Start of MATERIAL PROVIDED

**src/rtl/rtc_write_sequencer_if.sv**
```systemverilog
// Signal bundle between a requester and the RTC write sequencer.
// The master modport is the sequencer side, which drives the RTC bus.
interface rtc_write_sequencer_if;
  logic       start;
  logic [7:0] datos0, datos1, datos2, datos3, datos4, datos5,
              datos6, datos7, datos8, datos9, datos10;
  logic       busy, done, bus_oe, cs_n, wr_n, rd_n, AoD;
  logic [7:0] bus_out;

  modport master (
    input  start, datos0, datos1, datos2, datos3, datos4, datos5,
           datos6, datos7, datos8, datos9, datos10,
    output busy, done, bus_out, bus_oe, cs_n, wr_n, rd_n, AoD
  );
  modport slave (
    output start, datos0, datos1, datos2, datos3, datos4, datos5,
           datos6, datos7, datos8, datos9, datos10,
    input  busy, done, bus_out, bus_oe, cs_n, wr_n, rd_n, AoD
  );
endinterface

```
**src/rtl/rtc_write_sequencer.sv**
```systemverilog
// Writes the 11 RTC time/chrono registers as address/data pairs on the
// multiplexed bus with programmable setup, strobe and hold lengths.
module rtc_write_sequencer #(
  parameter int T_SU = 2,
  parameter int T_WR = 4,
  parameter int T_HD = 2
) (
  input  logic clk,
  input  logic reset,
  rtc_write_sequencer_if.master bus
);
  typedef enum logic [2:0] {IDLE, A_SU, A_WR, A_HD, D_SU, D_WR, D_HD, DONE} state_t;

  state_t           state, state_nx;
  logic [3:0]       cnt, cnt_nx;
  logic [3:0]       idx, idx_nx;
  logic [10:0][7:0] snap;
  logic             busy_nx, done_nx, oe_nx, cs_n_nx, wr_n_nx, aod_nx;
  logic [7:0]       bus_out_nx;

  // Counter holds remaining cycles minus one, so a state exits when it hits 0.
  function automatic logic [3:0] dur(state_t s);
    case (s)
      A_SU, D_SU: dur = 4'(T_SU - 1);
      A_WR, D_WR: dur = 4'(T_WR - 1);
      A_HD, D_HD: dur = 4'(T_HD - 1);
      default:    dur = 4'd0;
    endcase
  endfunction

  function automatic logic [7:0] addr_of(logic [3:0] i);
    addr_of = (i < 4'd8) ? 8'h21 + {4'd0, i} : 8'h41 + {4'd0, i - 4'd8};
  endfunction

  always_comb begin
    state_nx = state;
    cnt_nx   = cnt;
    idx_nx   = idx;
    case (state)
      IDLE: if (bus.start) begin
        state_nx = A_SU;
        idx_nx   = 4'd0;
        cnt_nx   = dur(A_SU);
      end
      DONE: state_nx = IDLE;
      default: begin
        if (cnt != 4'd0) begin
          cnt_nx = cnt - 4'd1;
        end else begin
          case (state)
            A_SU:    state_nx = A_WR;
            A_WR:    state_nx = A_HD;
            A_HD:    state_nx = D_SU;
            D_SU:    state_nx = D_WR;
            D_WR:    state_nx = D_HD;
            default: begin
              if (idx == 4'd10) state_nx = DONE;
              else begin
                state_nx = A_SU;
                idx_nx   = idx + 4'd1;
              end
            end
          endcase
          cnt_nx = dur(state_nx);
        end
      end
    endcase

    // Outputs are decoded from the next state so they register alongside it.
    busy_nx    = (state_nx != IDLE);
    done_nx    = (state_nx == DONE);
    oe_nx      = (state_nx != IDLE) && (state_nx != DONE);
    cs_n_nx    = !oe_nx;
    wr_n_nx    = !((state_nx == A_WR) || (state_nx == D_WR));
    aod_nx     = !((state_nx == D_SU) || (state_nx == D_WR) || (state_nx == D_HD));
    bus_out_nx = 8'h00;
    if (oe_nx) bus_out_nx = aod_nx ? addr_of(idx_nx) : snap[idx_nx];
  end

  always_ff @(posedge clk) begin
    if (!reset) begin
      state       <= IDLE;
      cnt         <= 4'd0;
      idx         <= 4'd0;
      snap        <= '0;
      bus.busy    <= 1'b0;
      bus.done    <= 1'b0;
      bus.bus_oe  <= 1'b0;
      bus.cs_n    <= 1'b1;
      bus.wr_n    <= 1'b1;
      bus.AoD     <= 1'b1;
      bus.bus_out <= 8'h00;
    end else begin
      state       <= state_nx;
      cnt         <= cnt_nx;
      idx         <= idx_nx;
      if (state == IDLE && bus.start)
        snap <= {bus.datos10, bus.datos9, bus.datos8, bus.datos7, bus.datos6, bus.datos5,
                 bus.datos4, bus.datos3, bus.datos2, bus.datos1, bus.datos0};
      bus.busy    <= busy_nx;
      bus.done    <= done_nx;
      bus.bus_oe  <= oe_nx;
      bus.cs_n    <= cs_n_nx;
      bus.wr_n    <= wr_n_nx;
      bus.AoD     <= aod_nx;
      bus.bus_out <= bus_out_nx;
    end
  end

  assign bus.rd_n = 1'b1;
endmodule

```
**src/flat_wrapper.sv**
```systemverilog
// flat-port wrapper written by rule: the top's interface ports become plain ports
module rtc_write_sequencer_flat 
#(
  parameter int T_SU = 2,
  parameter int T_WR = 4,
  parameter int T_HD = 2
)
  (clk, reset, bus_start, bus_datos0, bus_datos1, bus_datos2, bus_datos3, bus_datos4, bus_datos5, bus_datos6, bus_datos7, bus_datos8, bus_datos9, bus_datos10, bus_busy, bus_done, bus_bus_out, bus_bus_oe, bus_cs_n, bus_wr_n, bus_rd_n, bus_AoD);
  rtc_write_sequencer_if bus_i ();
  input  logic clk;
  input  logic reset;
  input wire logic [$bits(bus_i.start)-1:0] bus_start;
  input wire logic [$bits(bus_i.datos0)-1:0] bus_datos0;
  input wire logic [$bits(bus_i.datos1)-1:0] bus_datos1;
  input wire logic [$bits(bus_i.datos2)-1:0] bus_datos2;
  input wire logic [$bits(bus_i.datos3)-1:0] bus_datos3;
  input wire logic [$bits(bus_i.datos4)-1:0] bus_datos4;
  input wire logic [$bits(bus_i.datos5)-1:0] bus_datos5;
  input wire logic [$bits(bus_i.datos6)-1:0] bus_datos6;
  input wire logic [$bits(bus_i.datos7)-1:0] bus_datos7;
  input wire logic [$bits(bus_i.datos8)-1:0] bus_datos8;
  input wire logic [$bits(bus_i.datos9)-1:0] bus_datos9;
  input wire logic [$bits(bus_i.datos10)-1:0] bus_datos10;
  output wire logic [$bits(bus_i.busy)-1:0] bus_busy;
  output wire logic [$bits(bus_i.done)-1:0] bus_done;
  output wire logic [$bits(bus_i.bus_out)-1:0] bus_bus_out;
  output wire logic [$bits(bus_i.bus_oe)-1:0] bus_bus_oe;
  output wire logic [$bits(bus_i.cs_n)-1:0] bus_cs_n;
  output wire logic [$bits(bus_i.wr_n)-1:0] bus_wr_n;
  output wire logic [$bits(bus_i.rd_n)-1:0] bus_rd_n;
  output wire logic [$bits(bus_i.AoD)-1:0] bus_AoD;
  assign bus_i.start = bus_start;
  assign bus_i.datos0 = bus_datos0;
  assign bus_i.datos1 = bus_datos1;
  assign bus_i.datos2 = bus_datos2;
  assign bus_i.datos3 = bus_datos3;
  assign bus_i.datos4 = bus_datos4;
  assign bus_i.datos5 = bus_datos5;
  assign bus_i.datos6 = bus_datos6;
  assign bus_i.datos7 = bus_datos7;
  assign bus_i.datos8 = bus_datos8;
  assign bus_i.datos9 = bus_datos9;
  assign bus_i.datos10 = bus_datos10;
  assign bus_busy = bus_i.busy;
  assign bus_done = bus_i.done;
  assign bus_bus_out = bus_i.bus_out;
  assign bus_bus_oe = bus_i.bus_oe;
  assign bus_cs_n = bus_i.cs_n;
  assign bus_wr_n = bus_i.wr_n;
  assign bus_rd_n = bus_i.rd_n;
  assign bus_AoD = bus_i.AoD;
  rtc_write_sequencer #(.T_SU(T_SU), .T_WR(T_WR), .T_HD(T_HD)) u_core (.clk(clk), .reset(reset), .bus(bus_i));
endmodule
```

End of MATERIAL PROVIDED
Start of MATERIAL PROVIDED

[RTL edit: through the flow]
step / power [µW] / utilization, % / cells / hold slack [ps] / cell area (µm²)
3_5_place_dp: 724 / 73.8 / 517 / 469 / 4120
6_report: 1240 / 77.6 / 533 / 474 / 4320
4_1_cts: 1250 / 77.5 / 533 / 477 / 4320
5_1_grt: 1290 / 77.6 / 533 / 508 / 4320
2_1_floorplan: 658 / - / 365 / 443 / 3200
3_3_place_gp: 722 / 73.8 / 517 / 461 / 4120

End of MATERIAL PROVIDED

> **ACTIVITY**
Output only an exact transcription of the lines above from the one with "3_5_place_dp: 724 / 73.8 / 517 / 469 / 4120" up to and including the one with "3_3_place_gp: 722 / 73.8 / 517 / 461 / 4120".

> **EXERCISE OUTPUT**
3_5_place_dp: 724 / 73.8 / 517 / 469 / 4120
6_report: 1240 / 77.6 / 533 / 474 / 4320
4_1_cts: 1250 / 77.5 / 533 / 477 / 4320
5_1_grt: 1290 / 77.6 / 533 / 508 / 4320
2_1_floorplan: 658 / - / 365 / 443 / 3200
3_3_place_gp: 722 / 73.8 / 517 / 461 / 4120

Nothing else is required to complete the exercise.